El manicomio Arkham

El manicomio Arkham

Imagen de la película 'La milla verde'.

Cuándo perdimos la inocencia. Cuándo empezamos a normalizar la impiedad. Hace meses que asistimos a un auge insólito de la indiferencia. Nada nos concierne, nada nos conmueve, todo es una 'otredad' artificial. En nuestra sinrazón buscamos –y hallamos- razones para justificar la brutalidad, porque de esa manera vivificamos nuestro conformismo y acallamos cualquier conato de conciencia: "Algo habrán hecho"; "esa gente se lo merece"; "en realidad ella ha disfrutado". Malsanas píldoras que nos reconfortan y que hacen ver que, realmente, somos de muy fácil conformar.

Toda esta panoplia consoladora, sin embargo, no viene de serie, la adquirimos al pensar que la antigüedad es un grado. Jamás lo es. Pero sucede, es así; hay un momento en nuestra vida en el que nos creemos demasiado mayores y sucumbimos al cinismo; un momento en que decidimos que, en cuanto a la humanidad, no cedemos un ápice más.

El único delito que había cometido era tener poderes sobrenaturales

"¿Por qué está aquí la silla donde mataron a John Coffey?". Aquella pregunta, realizada frente a una ilusoria silla eléctrica, martilleó mi conciencia durante una semana. Con expresión inocente, volvió a inquirir: "¿Por qué la tienen aquí?". Sus ojos azules, desprovistos de cualquier maldad, se clavaron en mi retina. Cómo explicarle a una niña por qué hay silla eléctrica en un parque de atracciones. Cómo eliminar de su recuerdo la injusticia que se oculta tras el nombre de John Coffey.

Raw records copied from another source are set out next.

===== config.mk =====
export PLATFORM = sky130hd
export DESIGN_NAME = game_counter_bcd
export DESIGN_NICKNAME = d
export VERILOG_FILES = /design/src/rtl/game_counter_bcd.sv
export SDC_FILE = /design/constraint.sdc
export NUM_CORES = 1
export LEC_CHECK = 0
export ABC_AREA = 1
export CAP_MARGIN = 0
export CORE_ASPECT_RATIO = 1.25
export CORE_UTILIZATION = 50
export DETAILED_ROUTE_END_ITERATION = 8
export PLACE_DENSITY = 0.72
export SLEW_MARGIN = 10
export SYNTH_ARGS = -nofsm -noshare
export SYNTH_HDL_FRONTEND = slang
export SYNTH_SLANG_ARGS = --single-unit

===== constraint.sdc =====
create_clock -name clk -period 1.8 [get_ports clk]
set_input_delay 0.27 -clock clk [delete_from_list [all_inputs] [get_ports clk]]
set_output_delay 0.27 -clock clk [all_outputs]
set_load 0.02 [all_outputs]
`config.mk`:
```
export PLATFORM = sky130hd
export DESIGN_NAME = ocp_slave_mem_flat
export DESIGN_NICKNAME = d
export VERILOG_FILES = /design/src/rtl/ocp_slave_mem_pkg.sv /design/src/rtl/ocp_slave_mem_if.sv /design/src/rtl/ocp_slave_mem_array.sv /design/src/rtl/ocp_slave_mem.sv /design/src/flat_wrapper.sv
export SDC_FILE = /design/constraint.sdc
export NUM_CORES = 1
export LEC_CHECK = 0
export CAP_MARGIN = 25
export CORE_UTILIZATION = 35
export DETAILED_ROUTE_END_ITERATION = 10
export PLACE_DENSITY = 0.52
export SLEW_MARGIN = 10
export SYNTH_ARGS = -nofsm -noshare
export SYNTH_HDL_FRONTEND = slang
export SYNTH_SLANG_ARGS = --single-unit
```
`constraint.sdc`:
```
create_clock -name clk -period 3.8 [get_ports clk]
set_clock_uncertainty 0.05 [all_clocks]
set_input_delay 0.38 -clock clk [delete_from_list [all_inputs] [get_ports clk]]
set_output_delay 0.38 -clock clk [all_outputs]
set_load 0.1 [all_outputs]
```
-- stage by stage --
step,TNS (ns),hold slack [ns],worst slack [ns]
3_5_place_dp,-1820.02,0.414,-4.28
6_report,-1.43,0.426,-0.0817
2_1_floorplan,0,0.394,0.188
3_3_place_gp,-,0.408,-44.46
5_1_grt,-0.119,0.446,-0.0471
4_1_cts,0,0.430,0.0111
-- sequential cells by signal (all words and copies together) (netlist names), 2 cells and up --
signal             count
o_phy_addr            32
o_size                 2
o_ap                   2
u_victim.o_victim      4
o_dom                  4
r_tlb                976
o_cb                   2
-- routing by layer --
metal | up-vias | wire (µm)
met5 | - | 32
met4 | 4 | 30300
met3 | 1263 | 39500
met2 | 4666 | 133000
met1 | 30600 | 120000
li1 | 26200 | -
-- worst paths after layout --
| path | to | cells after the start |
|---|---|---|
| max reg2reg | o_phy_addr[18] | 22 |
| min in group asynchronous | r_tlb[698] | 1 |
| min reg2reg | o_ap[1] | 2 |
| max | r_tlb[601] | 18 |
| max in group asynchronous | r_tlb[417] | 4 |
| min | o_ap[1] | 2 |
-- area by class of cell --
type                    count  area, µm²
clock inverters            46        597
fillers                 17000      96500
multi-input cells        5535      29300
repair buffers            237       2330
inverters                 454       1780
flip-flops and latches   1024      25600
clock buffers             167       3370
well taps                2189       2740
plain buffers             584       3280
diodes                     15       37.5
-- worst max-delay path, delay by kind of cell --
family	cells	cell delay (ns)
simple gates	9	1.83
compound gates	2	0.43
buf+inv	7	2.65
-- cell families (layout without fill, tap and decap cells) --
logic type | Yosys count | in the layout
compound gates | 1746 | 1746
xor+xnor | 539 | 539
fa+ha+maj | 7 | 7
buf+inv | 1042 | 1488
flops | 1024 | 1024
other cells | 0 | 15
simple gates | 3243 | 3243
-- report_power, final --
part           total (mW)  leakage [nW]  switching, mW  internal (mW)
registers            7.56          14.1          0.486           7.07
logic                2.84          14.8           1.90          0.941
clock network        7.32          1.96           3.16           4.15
## src/rtl/reduce_tree_pipe.sv

```systemverilog
// Pipelined N-input bit-reduction tree (AND / OR / XOR / NAND) built from
// 2-input gate levels, with a valid/ready handshake and full backpressure.
// The op travels with its data through every stage; NAND runs through the
// tree as AND and is inverted only on the way into the final register.
module reduce_tree_pipe #(
  parameter int N_IN        = 8,
  parameter int LVL_PER_STG = 1
) (
  input  logic            clk,
  input  logic            rst,
  input  logic [N_IN-1:0] in_data,
  input  logic [1:0]      in_op,
  input  logic            in_valid,
  output logic            in_ready,
  output logic            out_bit,
  output logic [1:0]      out_op,
  output logic            out_valid,
  input  logic            out_ready
);

  localparam int LVLS    = $clog2(N_IN);
  localparam int NUM_STG = (LVLS + LVL_PER_STG - 1) / LVL_PER_STG;
  localparam int PW      = 1 << LVLS;

  localparam logic [1:0] OP_AND  = 2'b00;
  localparam logic [1:0] OP_OR   = 2'b01;
  localparam logic [1:0] OP_XOR  = 2'b10;
  localparam logic [1:0] OP_NAND = 2'b11;

  // One gate level: bit i of the result combines bits 2i and 2i+1.
  // The upper half is unused after the level and is forced to zero.
  function automatic logic [PW-1:0] combine_level(input logic [PW-1:0] v,
                                                  input logic [1:0]    op);
    logic [PW-1:0] r;
    r = '0;
    for (int i = 0; i < PW / 2; i++) begin
      case (op)
        OP_OR:   r[i] = v[2*i] | v[2*i+1];
        OP_XOR:  r[i] = v[2*i] ^ v[2*i+1];
        default: r[i] = v[2*i] & v[2*i+1];
      endcase
    end
    return r;
  endfunction

  // Apply tree levels lo..hi-1; levels past the tree depth are skipped, so
  // the last stage naturally ends up with fewer levels when needed.
  function automatic logic [PW-1:0] run_levels(input logic [PW-1:0] v,
                                               input logic [1:0]    op,
                                               input int            lo,
                                               input int            hi);
    logic [PW-1:0] r;
    r = v;
    for (int l = 0; l < LVLS; l++) begin
      if (l >= lo && l < hi) r = combine_level(r, op);
    end
    return r;
  endfunction

  logic [PW-1:0]      dreg   [NUM_STG];
  logic [1:0]         opreg  [NUM_STG];
  logic [NUM_STG-1:0] v;

  logic [PW-1:0]      padded;
  logic [PW-1:0]      nxt_d  [NUM_STG];
  logic [1:0]         src_op [NUM_STG];
  logic [NUM_STG-1:0] src_v;
  logic [NUM_STG-1:0] load;

  // Pad the operand up to a power of two with the identity of the op.
  always_comb begin
    padded = {PW{(in_op == OP_AND) || (in_op == OP_NAND)}};
    padded[N_IN-1:0] = in_data;
  end

  // Per-stage combinational slice of the tree feeding each stage register.
  always_comb begin
    src_v[0]  = in_valid;
    src_op[0] = in_op;
    nxt_d[0]  = run_levels(padded, in_op, 0, LVL_PER_STG);
    for (int s = 1; s < NUM_STG; s++) begin
      src_v[s]  = v[s-1];
      src_op[s] = opreg[s-1];
      nxt_d[s]  = run_levels(dreg[s-1], opreg[s-1], s * LVL_PER_STG,
                             (s + 1) * LVL_PER_STG);
    end
    if (src_op[NUM_STG-1] == OP_NAND) nxt_d[NUM_STG-1][0] = ~nxt_d[NUM_STG-1][0];
  end

  // A stage may load when it, or any stage below it, is empty, or the
  // output is draining; this lets bubbles compress during a stall.
  always_comb begin
    logic tail_full;
    for (int s = 0; s < NUM_STG; s++) begin
      tail_full = 1'b1;
      for (int k = 0; k < NUM_STG; k++) begin
        if (k >= s) tail_full = tail_full & v[k];
      end
      load[s] = out_ready | ~tail_full;
    end
  end

  // Stage registers: valid always follows its source on load; data and op
  // are only captured for real items, so bubbles leave stale data behind.
  always_ff @(posedge clk) begin
    if (rst) begin
      v <= '0;
      for (int s = 0; s < NUM_STG; s++) begin
        dreg[s]  <= '0;
        opreg[s] <= '0;
      end
    end else begin
      for (int s = 0; s < NUM_STG; s++) begin
        if (load[s]) begin
          v[s] <= src_v[s];
          if (src_v[s]) begin
            dreg[s]  <= nxt_d[s];
            opreg[s] <= src_op[s];
          end
        end
      end
    end
  end

  assign in_ready  = load[0];
  assign out_valid = v[NUM_STG-1];
  assign out_bit   = dreg[NUM_STG-1][0];
  assign out_op    = opreg[NUM_STG-1];

endmodule

```
===== src/rtl/conv_pkg.sv =====
// Shared types and defaults for the feature-map engines; the pool sweep
// adds its state enum, firing threshold and leak magnitude here.
package conv_pkg;

    localparam int DEFAULT_BITS_PER_COORDINATE_IN = 8;
    localparam int DEFAULT_OUT_CHANNELS           = 2;
    localparam int DEFAULT_BITS_PER_NEURON        = 8;
    localparam int DEFAULT_IMG_WIDTH              = 2;
    localparam int DEFAULT_IMG_HEIGHT             = 2;
    localparam int DEFAULT_POOL_THRESHOLD         = 10;
    localparam int DEFAULT_POOL_DECAY             = 2;

    typedef struct packed {
        logic [DEFAULT_BITS_PER_COORDINATE_IN-1:0] x;
        logic [DEFAULT_BITS_PER_COORDINATE_IN-1:0] y;
    } vec2_t;

    // Channel c occupies slice [c] of the packed word.
    typedef logic [DEFAULT_OUT_CHANNELS-1:0][DEFAULT_BITS_PER_NEURON-1:0] fm_array_t;

    typedef enum logic [2:0] {
        POOL_IDLE  = 3'd0,
        POOL_READ  = 3'd1,
        POOL_WAIT  = 3'd2,
        POOL_WRITE = 3'd3,
        POOL_EMIT  = 3'd4,
        POOL_DONE  = 3'd5
    } pool_state_t;

    function automatic logic [5:0] popcount32(input logic [31:0] v);
        logic [5:0] n;
        n = 6'd0;
        for (int i = 0; i < 32; i++) begin
            n = n + {5'd0, v[i]};
        end
        return n;
    endfunction

endpackage


===== src/rtl/pool_sweep_neuron_update.sv =====
// pool_neuron_update: combinational leak/threshold for one signed channel.
// Evaluated one bit wider than the state so the leak can never wrap.
module pool_neuron_update
    import conv_pkg::*;
#(
    parameter int BITS      = DEFAULT_BITS_PER_NEURON,
    parameter int THRESHOLD = DEFAULT_POOL_THRESHOLD,
    parameter int DECAY     = DEFAULT_POOL_DECAY
) (
    input  logic [BITS-1:0] state_i,
    output logic [BITS-1:0] state_o,
    output logic            fire_o
);

    localparam logic signed [BITS:0] THR_EXT  = (BITS+1)'(THRESHOLD);
    localparam logic signed [BITS:0] DEC_EXT  = (BITS+1)'(DECAY);
    localparam logic signed [BITS:0] ZERO_EXT = (BITS+1)'(0);

    logic signed [BITS:0] s_ext_s;
    logic signed [BITS:0] dec_sum_s;
    logic signed [BITS:0] inc_sum_s;

    // Fire at or above threshold, otherwise leak toward zero without crossing it.
    always_comb begin
        s_ext_s   = signed'({state_i[BITS-1], state_i});
        dec_sum_s = s_ext_s - DEC_EXT;
        inc_sum_s = s_ext_s + DEC_EXT;
        fire_o    = 1'b0;
        state_o   = '0;
        if (s_ext_s >= THR_EXT) begin
            fire_o  = 1'b1;
            state_o = '0;
        end else if (s_ext_s > ZERO_EXT) begin
            if (dec_sum_s < ZERO_EXT) begin
                state_o = '0;
            end else begin
                state_o = dec_sum_s[BITS-1:0];
            end
        end else if (s_ext_s < ZERO_EXT) begin
            if (inc_sum_s > ZERO_EXT) begin
                state_o = '0;
            end else begin
                state_o = inc_sum_s[BITS-1:0];
            end
        end else begin
            state_o = '0;
        end
    end

endmodule


===== src/rtl/pool_sweep.sv =====
// pool_sweep: walks the feature-map grid through the arbiter pool ports,
// applies leak/threshold per channel, writes back and emits spike events.
// Optional POOL_SWEEP_STATS_EN adds a saturating spike_count output.
module pool_sweep
    import conv_pkg::*;
#(
    parameter int COORD_BITS       = DEFAULT_BITS_PER_COORDINATE_IN,
    parameter int CHANNELS         = DEFAULT_OUT_CHANNELS,
    parameter int BITS_PER_CHANNEL = DEFAULT_BITS_PER_NEURON,
    parameter int IMG_WIDTH        = DEFAULT_IMG_WIDTH,
    parameter int IMG_HEIGHT       = DEFAULT_IMG_HEIGHT,
    parameter int THRESHOLD        = DEFAULT_POOL_THRESHOLD,
    parameter int DECAY            = DEFAULT_POOL_DECAY
) (
    input  logic                clk,
    input  logic                rst_n,
    input  logic                start,
    output logic                busy,
    output logic                done,
    output logic                read_req,
    output vec2_t               coord_get,
    input  logic                read_ready,
    input  fm_array_t           data_out,
    output logic                write_req,
    output vec2_t               coord_wtr,
    output fm_array_t           data_in,
    input  logic                write_ready,
    output logic                spike_valid,
    input  logic                spike_ready,
    output vec2_t               spike_coord,
    output logic [CHANNELS-1:0] spike_vec
`ifdef POOL_SWEEP_STATS_EN
    ,
    output logic [31:0]         spike_count
`endif
);

    localparam logic [COORD_BITS-1:0] X_LAST    = COORD_BITS'(IMG_WIDTH - 1);
    localparam logic [COORD_BITS-1:0] Y_LAST    = COORD_BITS'(IMG_HEIGHT - 1);
    localparam logic [COORD_BITS-1:0] COORD_ONE = COORD_BITS'(1);

    pool_state_t state_q, state_d, adv_state_s;
    logic [COORD_BITS-1:0] x_q, x_d, y_q, y_d, adv_x_s, adv_y_s;
    logic [CHANNELS-1:0][BITS_PER_CHANNEL-1:0] upd_s, upd_q, upd_d;
    logic [CHANNELS-1:0] fire_s, fire_q, fire_d;

    logic                busy_q, done_q, read_req_q, write_req_q, spike_valid_q;
    logic [CHANNELS-1:0] spike_vec_q;
    vec2_t               coord_s;

    for (genvar c = 0; c < CHANNELS; c++) begin : g_chan
        pool_neuron_update #(
            .BITS      (BITS_PER_CHANNEL),
            .THRESHOLD (THRESHOLD),
            .DECAY     (DECAY)
        ) u_update (
            .state_i (data_out[c]),
            .state_o (upd_s[c]),
            .fire_o  (fire_s[c])
        );
    end

    // Next coordinate in raster order, or DONE after the last one.
    always_comb begin
        adv_x_s     = x_q + COORD_ONE;
        adv_y_s     = y_q;
        adv_state_s = POOL_READ;
        if (x_q == X_LAST) begin
            if (y_q == Y_LAST) begin
                adv_x_s     = x_q;
                adv_y_s     = y_q;
                adv_state_s = POOL_DONE;
            end else begin
                adv_x_s     = '0;
                adv_y_s     = y_q + COORD_ONE;
                adv_state_s = POOL_READ;
            end
        end else begin
            adv_state_s = POOL_READ;
        end
    end

    // Sweep sequencing: next state, coordinate and captured update.
    always_comb begin
        state_d = state_q;
        x_d     = x_q;
        y_d     = y_q;
        upd_d   = upd_q;
        fire_d  = fire_q;
        case (state_q)
            POOL_IDLE: begin
                if (start) begin
                    x_d     = '0;
                    y_d     = '0;
                    state_d = POOL_READ;
                end else begin
                    state_d = POOL_IDLE;
                end
            end
            POOL_READ: begin
                if (read_ready) begin
                    state_d = POOL_WAIT;
                end else begin
                    state_d = POOL_READ;
                end
            end
            POOL_WAIT: begin
                upd_d   = upd_s;
                fire_d  = fire_s;
                state_d = POOL_WRITE;
            end
            POOL_WRITE: begin
                if (!write_ready) begin
                    state_d = POOL_WRITE;
                end else if (|fire_q) begin
                    state_d = POOL_EMIT;
                end else begin
                    state_d = adv_state_s;
                    x_d     = adv_x_s;
                    y_d     = adv_y_s;
                end
            end
            POOL_EMIT: begin
                if (spike_ready) begin
                    state_d = adv_state_s;
                    x_d     = adv_x_s;
                    y_d     = adv_y_s;
                end else begin
                    state_d = POOL_EMIT;
                end
            end
            POOL_DONE: begin
                state_d = POOL_IDLE;
            end
            default: begin
                state_d = POOL_IDLE;
            end
        endcase
    end

    // State, coordinate and datapath registers.
    always_ff @(posedge clk or negedge rst_n) begin
        if (!rst_n) begin
            state_q <= POOL_IDLE;
            x_q     <= '0;
            y_q     <= '0;
            upd_q   <= '0;
            fire_q  <= '0;
        end else begin
            state_q <= state_d;
            x_q     <= x_d;
            y_q     <= y_d;
            upd_q   <= upd_d;
            fire_q  <= fire_d;
        end
    end

    // Handshake outputs are decoded from the next state so they flop with it.
    always_ff @(posedge clk or negedge rst_n) begin
        if (!rst_n) begin
            busy_q        <= 1'b0;
            done_q        <= 1'b0;
            read_req_q    <= 1'b0;
            write_req_q   <= 1'b0;
            spike_valid_q <= 1'b0;
            spike_vec_q   <= '0;
        end else begin
            busy_q        <= (state_d inside {POOL_READ, POOL_WAIT, POOL_WRITE, POOL_EMIT});
            done_q        <= (state_d == POOL_DONE);
            read_req_q    <= (state_d == POOL_READ);
            write_req_q   <= (state_d == POOL_WRITE);
            spike_valid_q <= (state_d == POOL_EMIT);
            spike_vec_q   <= (state_d == POOL_EMIT) ? fire_d : '0;
        end
    end

    assign coord_s.x   = x_q;
    assign coord_s.y   = y_q;
    assign busy        = busy_q;
    assign done        = done_q;
    assign read_req    = read_req_q;
    assign write_req   = write_req_q;
    assign spike_valid = spike_valid_q;
    assign spike_vec   = spike_vec_q;
    assign coord_get   = coord_s;
    assign coord_wtr   = coord_s;
    assign spike_coord = coord_s;
    assign data_in     = upd_q;

`ifdef POOL_SWEEP_STATS_EN
    logic [31:0] spike_count_q, spike_count_d;
    logic [32:0] count_sum_s;

    // Saturating count of fired channels, cleared when a sweep is accepted.
    always_comb begin
        count_sum_s   = {1'b0, spike_count_q} + {27'd0, popcount32(32'(spike_vec_q))};
        spike_count_d = spike_count_q;
        if ((state_q == POOL_IDLE) && start) begin
            spike_count_d = '0;
        end else if ((state_q == POOL_EMIT) && spike_ready) begin
            spike_count_d = count_sum_s[32] ? 32'hFFFF_FFFF : count_sum_s[31:0];
        end else begin
            spike_count_d = spike_count_q;
        end
    end

    // Spike counter register.
    always_ff @(posedge clk or negedge rst_n) begin
        if (!rst_n) begin
            spike_count_q <= '0;
        end else begin
            spike_count_q <= spike_count_d;
        end
    end

    assign spike_count = spike_count_q;
`endif

endmodule


===== config.mk =====
export PLATFORM = sky130hd
export DESIGN_NAME = pool_sweep
export DESIGN_NICKNAME = d
export VERILOG_FILES = /design/src/rtl/conv_pkg.sv /design/src/rtl/pool_sweep_neuron_update.sv /design/src/rtl/pool_sweep.sv
export SDC_FILE = /design/constraint.sdc
export NUM_CORES = 1
export LEC_CHECK = 0
export ABC_AREA = 1
export CORE_MARGIN = 4
export CORE_UTILIZATION = 65
export CTS_BUF_LIST = sky130_fd_sc_hd__clkbuf_4 sky130_fd_sc_hd__clkbuf_8
export DETAILED_ROUTE_END_ITERATION = 8
export DONT_BUFFER_PORTS = 1
export PLACE_DENSITY = 0.81
export SYNTH_ARGS = -nofsm -noshare
export SYNTH_HDL_FRONTEND = slang
export SYNTH_SLANG_ARGS = --single-unit

===== constraint.sdc =====
create_clock -name clk -period 2.63 [get_ports clk]
set_clock_uncertainty 0.2 [all_clocks]
set_input_delay 0.1315 -clock clk [delete_from_list [all_inputs] [get_ports clk]]
set_output_delay 0.1315 -clock clk [all_outputs]
set_load 0.01 [all_outputs]

==> out/summary.md <==
At the end of routability-driven placement, the weighted congestion stood at 0.8691. When the netlist entered floorplanning its net count stood at 451. The half-perimeter wire length after placement was 4706 um; the fraction of final layout cells sized beyond drive strength 1 was 11.43%. The run gives 0.4764 mV as the worst supply voltage drop on vdd. The signal on the critical path passes through buf_4 > inv_1 > ha_1 > nand4_1 > nor2_8 > nand2_1 > nand2_1 > nand3_1 > a21oi_1 > dlygate4sd3_1. The power density relative to cell area was 824.3 nW/um^2. The die is 77.30 um tall.

Hold timing on the final database bottoms out at a slack of 0.005744 ns. The run gives 2659 as the number of global-route vias before repair. Measured along the x axis, the die boundary spans 77.30 um. The smallest clock period supported by the final layout is computed as 2.389 ns.

The final number of max-transition violations was 0; the static leakage power was 1.686 nW. At the pin with the least slew margin, the transition time is 0.4558 ns. The area growth from synthesis to layout is 5.732%. The average cell area after synthesis was 7.415 um^2; the final critical-path share of the clock period was 90.85%. The post-synthesis sequential element count came out at 44.

Across the run, the number of max-cap violations was 0. The tools report the relative slew slack as 69.61%. 93 I/O pins were placed.

In the routed layout, each cell is associated on average with a via count of 5.430. TritonCTS built the clock tree. For this run the aggregate overflow at the end of global routing stands at 0.

The number of nets in the layout was 449; the flop-to-flop setup slack was 0.24 ns. The tools report the CTS root buffer as sky130_fd_sc_hd__clkbuf_8. The largest single stage delay on the critical path is 0.58 ns. STA puts the critical path data required time at 2.66 ns. The run finished with clean final reports. The logs give 418.5 MHz for the maximum operating frequency and 0 ns for the setup TNS after final layout. The routed design has 6591 um of wire. The clock reaches the later pin of the worst-skew pair after 0.29 ns.

The run gives 35 as the number of distinct standard cells referenced by the synthesized netlist. Slowest cell on the critical path: sky130_fd_sc_hd__dlygate4sd3_1. The tools report the total internal power as 0.001454 W. The tools report the total setup violations reported at the end of the flow as 0.

Synthesis produced a netlist whose cell count is 421. In this run, the number of DRC markers left after iteration 0 of detailed routing was 68. The first global-routing pass estimated 11990 um of wire.

Counting instances, the worst hold path has a depth of 6. The cell area that synthesis handed to floorplanning was 3122 um^2. Measured on the finished design, the core utilization comes to 73.28%. Summing internal, switching and leakage power gives 0.002721 W.

For this run, design rule violations remaining after detail routing come to 0. After clock tree synthesis, the clock-pin slew on the worst setup and hold paths is 0.08 ns. The worst register-to-register path has a depth of 10. The kind of launch point of the worst setup path was a flip-flop. Dividing the detail-routed wire length by the instance count gives 13.96 um. The logs give 5975 um^2 for the die footprint and 0 for the initial antenna violation count.

Once the floorplan was initialized, standard cells occupied 69.31% of the core. Per report_power, the combinational group accounts for 42.2% of the total. Of all nets on the critical path, the largest fanout is 6.

The post-synthesis sequential area ratio was 35.27%. The remaining antenna violation count after routing was 0; the area of the placeable core was 4504 um^2. In this run, CTS created clock tree buffers numbering 5.

For this run, the number of Yosys warnings is 0. Summed over all nets, the switching power comes to 0.001267 W. The tools report the total number of clock tree sinks as 44.

Counting stages on the worst path, the most repeated cell is sky130_fd_sc_hd__nand2_1. Entering global routing, the biggest net connects 45 pins. Global routing used 24.03% of the available tracks across all layers. The cell row count was 24. The tools report the number of antenna cells inserted as 0. Setup repair after global routing left no endpoint under its margin. In this run, the clock network consumes 15.2% of the power.

In the layout the commonest cells are sky130_fd_sc_hd__nand2_1, sky130_fd_sc_hd__inv_1, sky130_fd_sc_hd__dfrtp_1, sky130_fd_sc_hd__nor2_1, sky130_fd_sc_hd__nand3_1. Data arrives at the worst endpoint at 2.42 ns. The library cell used most frequently in the layout, excluding fill and tap cells, is sky130_fd_sc_hd__nand2_1.

Worst setup path category: flip-flop to flip-flop. Net switching is 46.57% of the power. The longest clock path from root to sink contains 2 buffers. For the length of the first detailed-routing pass in iterations, the log shows 4.

Endpoint type of the worst setup path: a flip-flop. The min-delay analysis places its worst path in the category input port to flip-flop. The total via count after detailed routing is 2563, and the power share of the sequential group is 42.6%. CTS built an H-tree with a depth of 2.

The run gives 0 as the number of failing hold endpoints at the final stage. The count of buffers added on input and output ports is 0.
timing repair:
item,4_1_cts,5_1_grt
setup buffers,0,0
resized for setup,0,8
hold buffers,26,0
setup endpoints to repair,0,2
hold endpoints to repair,65,0
per-layer routing:
layer	wire [um]	global-route usage [%]
met4	27	4.270
met1	2778	29.64
met2	3365	42.06
met5	0	0
met3	420	7.143
cell families (layout without fill, tap and decap cells):
kind of cell | count (synthesis) | after routing | synth area share, %
AND/OR/NAND/NOR | 210 | 210 | 32.02
buffers and inverters | 96 | 95 | 16.07
AO/OA/AOI/OAI | 52 | 52 | 10.34
flip-flops | 44 | 44 | 35.27
XOR/XNOR | 11 | 11 | 3.086
adder cells (fa/ha/maj) | 8 | 8 | 3.207
Yosys cell counts (all sizes together):
cell type    n  area (um^2)
o211ai       1        7.510
nand3b       1        7.510
inv         58        217.7
nor3        11        66.32
nand4        5        31.28
o21a         2        15.01
o31ai        5        37.54
nor4         1        6.260
o21bai       3        22.52
buf         38        284.0
nand3       34        187.7
a21oi       15        86.34
ha           8        100.1
nand2      118        475.5
dfrtp       44         1101
o22ai        1        6.260
xor2         8        70.07
o21ai       25        147.6
nor2        40        225.2
xnor2        3        26.28
final cells by class:
cell class              instances  area (um^2)
clock buffers                   5        68.82
clock inverters                 3        18.77
fillers                       345         1204
inverters                      58        217.7
multi-input cells             281         1528
flip-flops and latches         44         1102
well taps                      52        65.06
repair buffers                 29        300.3
final timing paths:
| check | endpoint | from |
|---|---|---|
| worst max-delay path | done | x_q[1] |
| worst min-delay path | data_in[5] | data_out[5] |
| worst max register to register | done | x_q[1] |
| worst min register to register | fire_q[1] | fire_q[1] |
| min in group asynchronous | x_q[7] | rst_n |
| max in group asynchronous | x_q[0] | rst_n |
per-stage QoR:
| stage | setup slack [ns] | instance area [um^2] | instances |
|---|---|---|---|
| finish | 0.2406 | 3301 | 472 |
| global route | 0.04164 | 3301 | 472 |
| CTS | 0.1381 | 3283 | 472 |
| detailed placement | 0.5248 | 2925 | 438 |
| global placement | 0.5625 | 2925 | 438 |
| floorplan | 0.7162 | 3122 | 421 |
sequential cells by signal, summed over array words and instances, names as in the netlist:
name,cells
busy,1
data_in,16
done,1
fire_q,2
read_req,1
spike_valid,1
spike_vec,2
state_q,3
write_req,1
x_q,8
y_q,8
critical path, delay by kind of cell, from the launching register on:
kind                     cells  cell delay [ns]
buffers and inverters        3             0.83
AND/OR/NAND/NOR              5             0.63
flip-flops                   1             0.37
AO/OA/AOI/OAI                1             0.17
adder cells (fa/ha/maj)      1             0.13
power groups by stage:
stage               Combinational, W  Clock, W  Sequential [W]
floorplan                    0.00105         0         0.00111
global placement             0.00104         0         0.00117
detailed placement           0.00108         0         0.00118
CTS                          0.00114  0.000426         0.00117
global route                 0.00131  0.000459         0.00120
finish                       0.00115  0.000413         0.00116
No activity file was read; power rests on OpenSTA's default activity.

"Nos encontramos en el manicomio Arkham", me aventuré a explicarle a mi perspicaz prima, "un hospital en el que encierran a los enemigos de Batman". Aunque le apasionan los cómics, aquello no le convenció. Le expliqué entonces que el parque temático había construido una atracción simulando un enorme psiquiátrico cuyos residentes eran, entre otros, Joker, Hiedra Venenosa, el Sombrerero Loco o Harley Quinn. Me miraba interesada pero expectante, con esa expresión de los niños especialmente dotados que conceden tiempo a su interlocutor, sin entregarle su parabién. Niños que buscan argumentos, no excusas. "Pero si es un hospital ¿por qué hay gárgolas, un corredor de la muerte, pasillos oscuros y gente huyendo?". Verdaderamente la atracción, muy lograda, recrea con exquisito detalle la casa victoriana de DC Cómics, con un realismo casi milimétrico que configura un lugar espectacular. "Porque Arkham -proseguí- es una cárcel y un psiquiátrico, a donde van a parar los delincuentes que resultan especialmente peligrosos o crueles". La respuesta siguió sin convencerle.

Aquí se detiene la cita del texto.